MATERIAL TO PROCESS =
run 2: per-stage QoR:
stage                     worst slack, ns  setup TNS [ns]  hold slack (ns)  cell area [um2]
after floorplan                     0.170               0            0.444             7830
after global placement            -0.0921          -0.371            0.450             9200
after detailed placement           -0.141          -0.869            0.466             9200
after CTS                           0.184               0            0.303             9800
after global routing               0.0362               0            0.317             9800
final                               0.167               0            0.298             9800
--- config.mk ---
export PLATFORM = sky130hd
export DESIGN_NAME = adc_host_ctrl
export DESIGN_NICKNAME = d
export VERILOG_FILES = /design/src/rtl/adc_host_pkg.sv /design/src/rtl/adc_int_sync.sv /design/src/rtl/adc_span_timer.sv /design/src/rtl/adc_seq_fsm.sv /design/src/rtl/adc_out_stage.sv /design/src/rtl/adc_host_ctrl.sv
export SDC_FILE = /design/constraint.sdc
export NUM_CORES = 1
export LEC_CHECK = 0
export BUFFER_PORTS_ARGS = -buffer_cell sky130_fd_sc_hd__buf_2
export CAP_MARGIN = 40
export CORE_ASPECT_RATIO = 2
export CORE_UTILIZATION = 56
export CTS_CLUSTER_SIZE = 40
export DETAILED_ROUTE_END_ITERATION = 7
export PLACE_DENSITY = 0.8
export SETUP_SLACK_MARGIN = 0.1
export SLEW_MARGIN = 20
export SYNTH_ARGS = -nofsm -noshare
export SYNTH_HDL_FRONTEND = slang
export SYNTH_SLANG_ARGS = --single-unit
--- constraint.sdc ---
create_clock -name clk -period 2.73 [get_ports clk]
set_input_delay 0.546 -clock clk [delete_from_list [all_inputs] [get_ports clk]]
set_output_delay 0.546 -clock clk [all_outputs]
set_load 0.1 [all_outputs]
--- src/rtl/adc_host_pkg.sv ---
// Shared types and helpers for the parallel ADC sampling sequencer.
// Assumes all timing parameters are given in whole nanoseconds.
package adc_host_pkg;

    typedef enum logic [2:0] {
        ST_IDLE,
        ST_START,
        ST_WAIT,
        ST_READ,
        ST_RELEASE
    } seq_state_t;

    // Whole cycles that cover a time in ns, never fewer than one.
    function automatic int cycles_for(input int t_ns, input int clk_ns);
        int c;
        c = (t_ns + clk_ns - 1) / clk_ns;
        return (c < 1) ? 1 : c;
    endfunction

endpackage

--- src/rtl/adc_int_sync.sv ---
// Multi-stage synchronizer for the converter's asynchronous status line.
// Assumes the line idles high; the reset value is high so no false event is seen.
module adc_int_sync #(
    parameter int STAGES = 2
) (
    input  logic clk,
    input  logic rst_n,
    input  logic async_n,
    output logic sync_n
);

    logic [STAGES-1:0] chain;

    generate
        for (genvar i = 0; i < STAGES; i++) begin : g_stage
            if (i == 0) begin : g_first
                // First stage samples the asynchronous line.
                always_ff @(posedge clk) begin
                    if (!rst_n) chain[0] <= 1'b1;
                    else        chain[0] <= async_n;
                end
            end else begin : g_next
                // Later stages settle the sampled value.
                always_ff @(posedge clk) begin
                    if (!rst_n) chain[i] <= 1'b1;
                    else        chain[i] <= chain[i-1];
                end
            end
        end
    endgenerate

    assign sync_n = chain[STAGES-1];

endmodule

--- src/rtl/adc_span_timer.sv ---
// Saturating cycle counter that reports when a span of at least `limit` cycles
// has passed since `restart`. It resets to full scale, so a span counts as
// already elapsed at start-up. `saturate` forces full scale.
module adc_span_timer #(
    parameter int W = 16
) (
    input  logic         clk,
    input  logic         rst_n,
    input  logic         restart,
    input  logic         saturate,
    input  logic [W-1:0] limit,
    output logic         reached
);

    localparam logic [W-1:0] FULL = {W{1'b1}};

    logic [W-1:0] count;

    // Counts cycles since the last restart and stops at full scale.
    always_ff @(posedge clk) begin
        if (!rst_n)                count <= FULL;
        else if (restart)          count <= W'(1);
        else if (saturate)         count <= FULL;
        else if (count != FULL)    count <= count + W'(1);
    end

    assign reached = (count >= limit);

endmodule

--- src/rtl/adc_seq_fsm.sv ---
// Conversion and read sequencer. It issues a start pulse, waits for the
// synchronized end-of-conversion, performs a read of fixed length and waits for
// the status line to return high. It assumes `int_low` is already synchronized.
// The strobe outputs are registered from the next state, so they do not glitch.
module adc_seq_fsm
    import adc_host_pkg::*;
#(
    parameter int START_CYC = 3,
    parameter int ACC_CYC   = 10,
    parameter int TMO_W     = 16
) (
    input  logic             clk,
    input  logic             rst_n,
    input  logic             enable,
    input  logic             period_done,
    input  logic             gap_done,
    input  logic             int_low,
    input  logic [TMO_W-1:0] tmo_limit,
    output logic             cnv_n,
    output logic             cs_n,
    output logic             rd_n,
    output logic             start_issue,
    output logic             capture,
    output logic             int_seen,
    output logic             tmo_fire
);

    localparam int MAXC  = (START_CYC > ACC_CYC) ? START_CYC : ACC_CYC;
    localparam int CNT_W = $clog2(MAXC + 1);
    localparam logic [CNT_W-1:0] START_LAST = CNT_W'(START_CYC - 1);
    localparam logic [CNT_W-1:0] ACC_LAST   = CNT_W'(ACC_CYC - 1);

    seq_state_t       state, nxt;
    logic [CNT_W-1:0] cnt, cnt_nxt;
    logic [TMO_W-1:0] tcnt, tcnt_nxt;
    logic             cnv_q, cs_q, rd_q;

    assign start_issue = (state == ST_IDLE) && enable && period_done && gap_done && !int_low;
    assign capture     = (state == ST_READ) && (cnt == ACC_LAST);
    assign int_seen    = (state == ST_WAIT) && int_low;
    assign tmo_fire    = (state == ST_WAIT) && !int_low && (tcnt >= tmo_limit);

    // Next-state and counter logic for one sample.
    always_comb begin
        nxt      = state;
        cnt_nxt  = cnt;
        tcnt_nxt = tcnt;
        if (!enable) begin
            nxt      = ST_IDLE;
            cnt_nxt  = '0;
            tcnt_nxt = '0;
        end else begin
            unique case (state)
                ST_IDLE: begin
                    if (start_issue) begin
                        nxt     = ST_START;
                        cnt_nxt = '0;
                    end
                end
                ST_START: begin
                    if (cnt == START_LAST) begin
                        nxt      = ST_WAIT;
                        tcnt_nxt = '0;
                    end else begin
                        cnt_nxt = cnt + CNT_W'(1);
                    end
                end
                ST_WAIT: begin
                    if (int_low) begin
                        nxt     = ST_READ;
                        cnt_nxt = '0;
                    end else if (tmo_fire) begin
                        nxt = ST_IDLE;
                    end else begin
                        tcnt_nxt = tcnt + TMO_W'(1);
                    end
                end
                ST_READ: begin
                    if (cnt == ACC_LAST) nxt = ST_RELEASE;
                    else                 cnt_nxt = cnt + CNT_W'(1);
                end
                ST_RELEASE: begin
                    if (!int_low) nxt = ST_IDLE;
                end
                default: nxt = ST_IDLE;
            endcase
        end
    end

    // State, counters and registered strobes.
    always_ff @(posedge clk) begin
        if (!rst_n) begin
            state <= ST_IDLE;
            cnt   <= '0;
            tcnt  <= '0;
            cnv_q <= 1'b1;
            cs_q  <= 1'b1;
            rd_q  <= 1'b1;
        end else begin
            state <= nxt;
            cnt   <= cnt_nxt;
            tcnt  <= tcnt_nxt;
            cnv_q <= (nxt != ST_START);
            cs_q  <= (nxt != ST_READ);
            rd_q  <= (nxt != ST_READ);
        end
    end

    assign cnv_n = cnv_q;
    assign cs_n  = cs_q;
    assign rd_n  = rd_q;

    AST_START_HOLD: assert property (@(posedge clk) disable iff (!rst_n) (state == ST_START && cnt != START_LAST && enable) |=> !cnv_n);
    AST_READ_HOLD: assert property (@(posedge clk) disable iff (!rst_n) (state == ST_READ && cnt != ACC_LAST && enable) |=> !rd_n);
    AST_READ_AFTER_INT: assert property (@(posedge clk) disable iff (!rst_n) $fell(rd_n) |-> $past(int_low));
    AST_ARMED_START: assert property (@(posedge clk) disable iff (!rst_n) $fell(cnv_n) |-> $past(!int_low));

endmodule

--- src/rtl/adc_out_stage.sv ---
// Single-slot result register on a valid/ready stream. It sign-extends the
// converter word. A capture that arrives while the slot is held and not
// accepted is dropped, and a sticky overflow flag records it.
module adc_out_stage #(
    parameter int IN_W  = 12,
    parameter int OUT_W = 16
) (
    input  logic             clk,
    input  logic             rst_n,
    input  logic             capture,
    input  logic [IN_W-1:0]  din,
    input  logic             m_ready,
    output logic             m_valid,
    output logic [OUT_W-1:0] m_data,
    output logic             overflow
);

    logic [OUT_W-1:0] wide;
    logic             valid_q, ovf_q;
    logic [OUT_W-1:0] data_q;

    generate
        if (OUT_W > IN_W) begin : g_ext
            assign wide = {{(OUT_W - IN_W){din[IN_W-1]}}, din};
        end else begin : g_same
            assign wide = din[OUT_W-1:0];
        end
    endgenerate

    // Loads, drains or drops results and tracks the overflow flag.
    always_ff @(posedge clk) begin
        if (!rst_n) begin
            valid_q <= 1'b0;
            data_q  <= '0;
            ovf_q   <= 1'b0;
        end else if (capture) begin
            if (valid_q && !m_ready) begin
                ovf_q <= 1'b1;
            end else begin
                valid_q <= 1'b1;
                data_q  <= wide;
            end
        end else if (valid_q && m_ready) begin
            valid_q <= 1'b0;
        end
    end

    assign m_valid  = valid_q;
    assign m_data   = data_q;
    assign overflow = ovf_q;

    AST_HOLD_STABLE: assert property (@(posedge clk) disable iff (!rst_n) (m_valid && !m_ready) |=> (m_valid && $stable(m_data)));
    AST_OVF_STICKY: assert property (@(posedge clk) disable iff (!rst_n) overflow |=> overflow);
    AST_DROP_FLAGS: assert property (@(posedge clk) disable iff (!rst_n) (capture && m_valid && !m_ready) |=> overflow);

endmodule

--- src/rtl/adc_host_ctrl.sv ---
// Host-side sampling controller for a parallel 12-bit converter run with
// separate start and read strobes. It turns the nanosecond timing limits into
// cycle counts (rounded up), paces starts by `period`, enforces the acquisition
// gap and streams sign-extended results. It assumes `adc_data` holds its value
// while the read strobes are low.
module adc_host_ctrl
    import adc_host_pkg::*;
#(
    parameter int CLK_NS      = 10,
    parameter int T_STARTPW_NS = 30,
    parameter int T_ACCESS_NS = 100,
    parameter int T_ACQ_NS    = 350,
    parameter int RES_W       = 12,
    parameter int OUT_W       = 16,
    parameter int PERIOD_W    = 16,
    parameter int TMO_W       = 16,
    parameter int SYNC_STAGES = 2
) (
    input  logic                clk,
    input  logic                rst_n,
    input  logic                enable,
    input  logic [PERIOD_W-1:0] period,
    input  logic [TMO_W-1:0]    timeout_limit,
    output logic                adc_convst_n,
    output logic                adc_cs_n,
    output logic                adc_rd_n,
    input  logic                adc_int_n,
    input  logic [RES_W-1:0]    adc_data,
    output logic                m_valid,
    input  logic                m_ready,
    output logic [OUT_W-1:0]    m_data,
    output logic                overflow,
    output logic                timeout_err
);

    localparam int START_CYC = cycles_for(T_STARTPW_NS, CLK_NS);
    localparam int ACC_CYC   = cycles_for(T_ACCESS_NS, CLK_NS);
    localparam int ACQ_CYC   = cycles_for(T_ACQ_NS, CLK_NS);
    localparam int GAP_W     = $clog2(ACQ_CYC + 1) + 1;

    logic int_sync_n;
    logic period_done, gap_done;
    logic start_issue, capture, int_seen, tmo_fire;
    logic err_q;

    adc_int_sync #(.STAGES(SYNC_STAGES)) u_sync (
        .clk     (clk),
        .rst_n   (rst_n),
        .async_n (adc_int_n),
        .sync_n  (int_sync_n)
    );

    adc_span_timer #(.W(PERIOD_W)) u_pace (
        .clk      (clk),
        .rst_n    (rst_n),
        .restart  (start_issue),
        .saturate (!enable),
        .limit    (period),
        .reached  (period_done)
    );

    adc_span_timer #(.W(GAP_W)) u_acq (
        .clk      (clk),
        .rst_n    (rst_n),
        .restart  (int_seen || tmo_fire),
        .saturate (1'b0),
        .limit    (GAP_W'(ACQ_CYC)),
        .reached  (gap_done)
    );

    adc_seq_fsm #(
        .START_CYC (START_CYC),
        .ACC_CYC   (ACC_CYC),
        .TMO_W     (TMO_W)
    ) u_fsm (
        .clk         (clk),
        .rst_n       (rst_n),
        .enable      (enable),
        .period_done (period_done),
        .gap_done    (gap_done),
        .int_low     (!int_sync_n),
        .tmo_limit   (timeout_limit),
        .cnv_n       (adc_convst_n),
        .cs_n        (adc_cs_n),
        .rd_n        (adc_rd_n),
        .start_issue (start_issue),
        .capture     (capture),
        .int_seen    (int_seen),
        .tmo_fire    (tmo_fire)
    );

    adc_out_stage #(.IN_W(RES_W), .OUT_W(OUT_W)) u_out (
        .clk      (clk),
        .rst_n    (rst_n),
        .capture  (capture),
        .din      (adc_data),
        .m_ready  (m_ready),
        .m_valid  (m_valid),
        .m_data   (m_data),
        .overflow (overflow)
    );

    // Sticky record of a conversion that never signalled completion.
    always_ff @(posedge clk) begin
        if (!rst_n)        err_q <= 1'b0;
        else if (tmo_fire) err_q <= 1'b1;
    end

    assign timeout_err = err_q;

    AST_CONV_EXCL: assert property (@(posedge clk) disable iff (!rst_n) !adc_convst_n |-> (adc_cs_n && adc_rd_n));
    AST_CS_RD_PAIR: assert property (@(posedge clk) disable iff (!rst_n) adc_cs_n == adc_rd_n);
    AST_START_GAP: assert property (@(posedge clk) disable iff (!rst_n) $fell(adc_convst_n) |-> gap_done);
    AST_DIS_QUIET: assert property (@(posedge clk) disable iff (!rst_n) !$past(enable) |-> (adc_convst_n && adc_cs_n && adc_rd_n));
    AST_ERR_STICKY: assert property (@(posedge clk) disable iff (!rst_n) timeout_err |=> timeout_err);

endmodule

==> impl_metrics.py <==
metrics = {
    "status": {
        "status": "finished, final reports clean",
    },
    "drt": {
        "post_drt_wl_per_cell_um": 14.3,
        "ant_nets": 0,
        "drcViolationCount": 0,
        "dr.pass1.iters": 5,
        "vias": 3446,
        "wirelength_mm": 8.88,
        "drt_iter0_markers": 152,
        "via_per_inst": 5.53,
    },
    "clock_tree": {
        "clockBufferDepth": 2,
        "hold_buffers": 0,
        "clk-insertion-delay-late_ns": 0.34,
        "clk_pin_slew_ns": 0.06,
        "cts_sinks": 65,
        "htree_levels": 3,
        "cts_root_buf": "clkbuf_16",
        "cts_tree": "yes",
        "cts_buffers": 9,
    },
    "layout": {
        "drive_gt1_frac": 0.209,
        "multi_input_area_um2": 2330,
        "final-seq-area_um2": 1300,
        "fillers": 547,
        "nNetsFinal": 617,
        "diodes": 0,
        "syn_to_final_growth_pct": 18.9,
    },
    "die": {
        "die_area_um2": 7270,
        "initial_core_util": 0.585,
        "ioPinCount": 71,
        "rows": 42,
        "die_y_um": 120,
        "core_area_um2": 6620,
        "die_w_um": 60.8,
    },
    "sta": {
        "worstMarginPinSlew_ns": 0.588,
        "hold_viol": 0,
        "fin_crit_sh": 0.919,
        "finalSetupViolations": 0,
        "rsz0062_at_grt": "true",
        "fin_crit_ns": 2.51,
        "skew_ns": 0.00879,
        "max_freq_mhz": 398,
        "slew_violations": 0,
        "whs_ns": 0.390,
        "max-slew-margin-rel": 0.607,
        "timing.final.ws_setup_ns": 0.220,
    },
    "setup_path": {
        "critPathMaxFanout": 5,
        "end_kind": "flip-flop",
        "arrival_ns": 2.77,
        "r2r_slack_ns": 0.22,
        "startpoint_type": "flip-flop",
        "critical_path_class": "flip-flop to flip-flop",
        "cp.required_ns": 2.99,
    },
    "placed_design": {
        "place_ws_ns": -0.0757,
        "dp_hpwl_mm": 6.77,
        "port_buffers": 70,
        "place_congestion": 0.890,
    },
    "pwr": {
        "switchingPower_uw": 966,
        "pwr-share-comb": 0.248,
        "power_density_nw_per_um2": 654,
        "p_clk_frac": 0.363,
        "power_frac_seq": 0.389,
        "p_sw_frac": 0.320,
        "leakage_uw": 0.00211,
        "internal_power_uw": 2050,
        "vdd_drop_max_mv": 0.600,
    },
    "grt": {
        "grtUsageMet1": 0.239,
        "met2_usage": 0.498,
        "grt_pass1_vias": 3458,
        "grt_pass1_wl_mm": 14.5,
        "grt.overflow.total": 0,
        "busiest_layer": "met2",
        "grt_max_degree": 21,
        "use_met3": 0.0625,
        "antenna_found_initial": 0,
        "track_usage": 0.266,
    },
    "yosys": {
        "synthArstFlopShare": 0,
        "postSynthAreaPerCell_um2": 8.45,
        "synth.yosys.seq_area_share": 0.336,
        "ys_types": 52,
        "netlist_instances": 458,
        "synth_edf_count": 0,
        "ys_seq_elements": 65,
        "synth_most_common_cell": "dfxtp_1",
        "synth.largest_area_cell": "dfxtp_1",
        "synth_ff_type": "dfxtp_1",
        "synthTopCellsByArea": "dfxtp_1 (34%), ha_1 (12%), mux2i_1 (5.4%)",
        "yosysWarnings": 0,
        "synth_nets": 545,
        "synth_commonest_cells": "dfxtp_1 (65), nand2_1 (42), inv_1 (41)",
        "syn_area_um2": 3870,
        "yosys.area.top_type_share": 0.336,
    },
    "run": {
        "cap_violations": 0,
    },
    "worst_hold_path": {
        "hp-class": "input pin to flip-flop",
    },
}
-- metal layers --
layer / vias to the layer above / wire length (µm)
li1: 1724 / -
met1: 1619 / 3220
met2: 80 / 5100
met3: 23 / 250
met4: 0 / 310
met5: - / 0
-- logic make-up after synthesis --
logic type | count (synthesis) | share of synthesized area
xor gates and xnor gates | 20 | 0.0452
adders and majority gates | 38 | 0.123
muxes | 21 | 0.0543
AOI/OAI and AO/OA | 94 | 0.161
DFF | 65 | 0.336
buffers and inverters | 59 | 0.0633
and+or+nand+nor | 161 | 0.218
-- worst paths after layout --
check,start,end,depth (start not counted)
min,adc_int_n,u_sync.chain[0]$_SDFF_PN1_,2
max,u_fsm.tcnt[0]$_SDFFE_PN0P_,u_fsm.tcnt[15]$_SDFFE_PN0P_,9
max reg2reg,u_fsm.tcnt[0]$_SDFFE_PN0P_,u_fsm.tcnt[15]$_SDFFE_PN0P_,9
min reg2reg,u_sync.chain[0]$_SDFF_PN1_,u_sync.sync_n$_SDFF_PN1_,1
-- flip-flops by register name, summed over array words and instances (netlist names) --
register,count
u_fsm.tcnt,16
u_pace.count,16
u_out.m_data,12
u_acq.count,7
u_fsm.cnt,4
u_fsm.state,3
timeout_err,1
u_fsm.cnv_n,1
u_fsm.cs_n,1
u_out.m_valid,1
u_out.overflow,1
u_sync.chain,1
u_sync.sync_n,1
-- final cells by class --
cell class	count	area share
Clock buffer	10	0.0519
Tap cell	88	0.0239
Multi-Input combinational cell	334	0.507
Clock inverter	6	0.0103
Sequential cell	65	0.283
Timing Repair Buffer	79	0.0908
Inverter	41	0.0334
-- worst max-delay path, cell delays in order, from the launching register on --
cell and delay [ns]:
dfxtp_2 0.38, inv_1 0.05, ha_1 0.25, nand2b_1 0.14, a2111o_1 0.41, a311oi_2 0.29
o211ai_1 0.15, and2_4 0.22, nor4b_2 0.30, mux2i_1 0.23
-- stage by stage --
stage	power [µW]	TNS [ns]	instances	util	cell area, µm²
final	3010	0	623	0.695	4600
after global routing	3190	0	623	0.695	4600
after CTS	3020	0	621	0.693	4590
after detailed placement	1920	-0.313	605	0.649	4300
after global placement	1900	-0.0127	605	0.649	4300
after floorplan	1750	0	458	-	3870
-- placed cells by master, fill, tap and decap left out, types with 10 or more instances in the layout --
cell,count
dfxtp_1,64
o21ai_0,10
nand2_1,42
ha_1,38
o21ai_1,23
buf_2,70
nor2_1,31
mux2i_1,21
nand2b_1,14
a21oi_1,27
inv_1,41
xnor2_1,13
nor2b_1,16
-- what timing repair did --
action / 4_1_cts / 5_1_grt
setup endpoints to repair: 0 / 16
gates resized for setup: 0 / 2
buffers inserted: 0 / 2
-- power groups by stage --
| stage | logic, µW | registers [µW] | clock network (µW) |
|---|---|---|---|
| floorplan | 586 | 1160 | 0 |
| global placement | 712 | 1180 | 0 |
| detailed placement | 735 | 1190 | 0 |
| CTS | 751 | 1170 | 1100 |
| global route | 847 | 1190 | 1150 |
| finish | 747 | 1170 | 1090 |
(Power assumes the default switching activity.)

ASSIGNMENT = Your answer must be the line holding "buffers inserted: 0 / 2" plus every later line to the end of the records, copied exactly.

PROBLEM SOLUTION =
buffers inserted: 0 / 2
-- power groups by stage --
| stage | logic, µW | registers [µW] | clock network (µW) |
|---|---|---|---|
| floorplan | 586 | 1160 | 0 |
| global placement | 712 | 1180 | 0 |
| detailed placement | 735 | 1190 | 0 |
| CTS | 751 | 1170 | 1100 |
| global route | 847 | 1190 | 1150 |
| finish | 747 | 1170 | 1090 |
(Power assumes the default switching activity.)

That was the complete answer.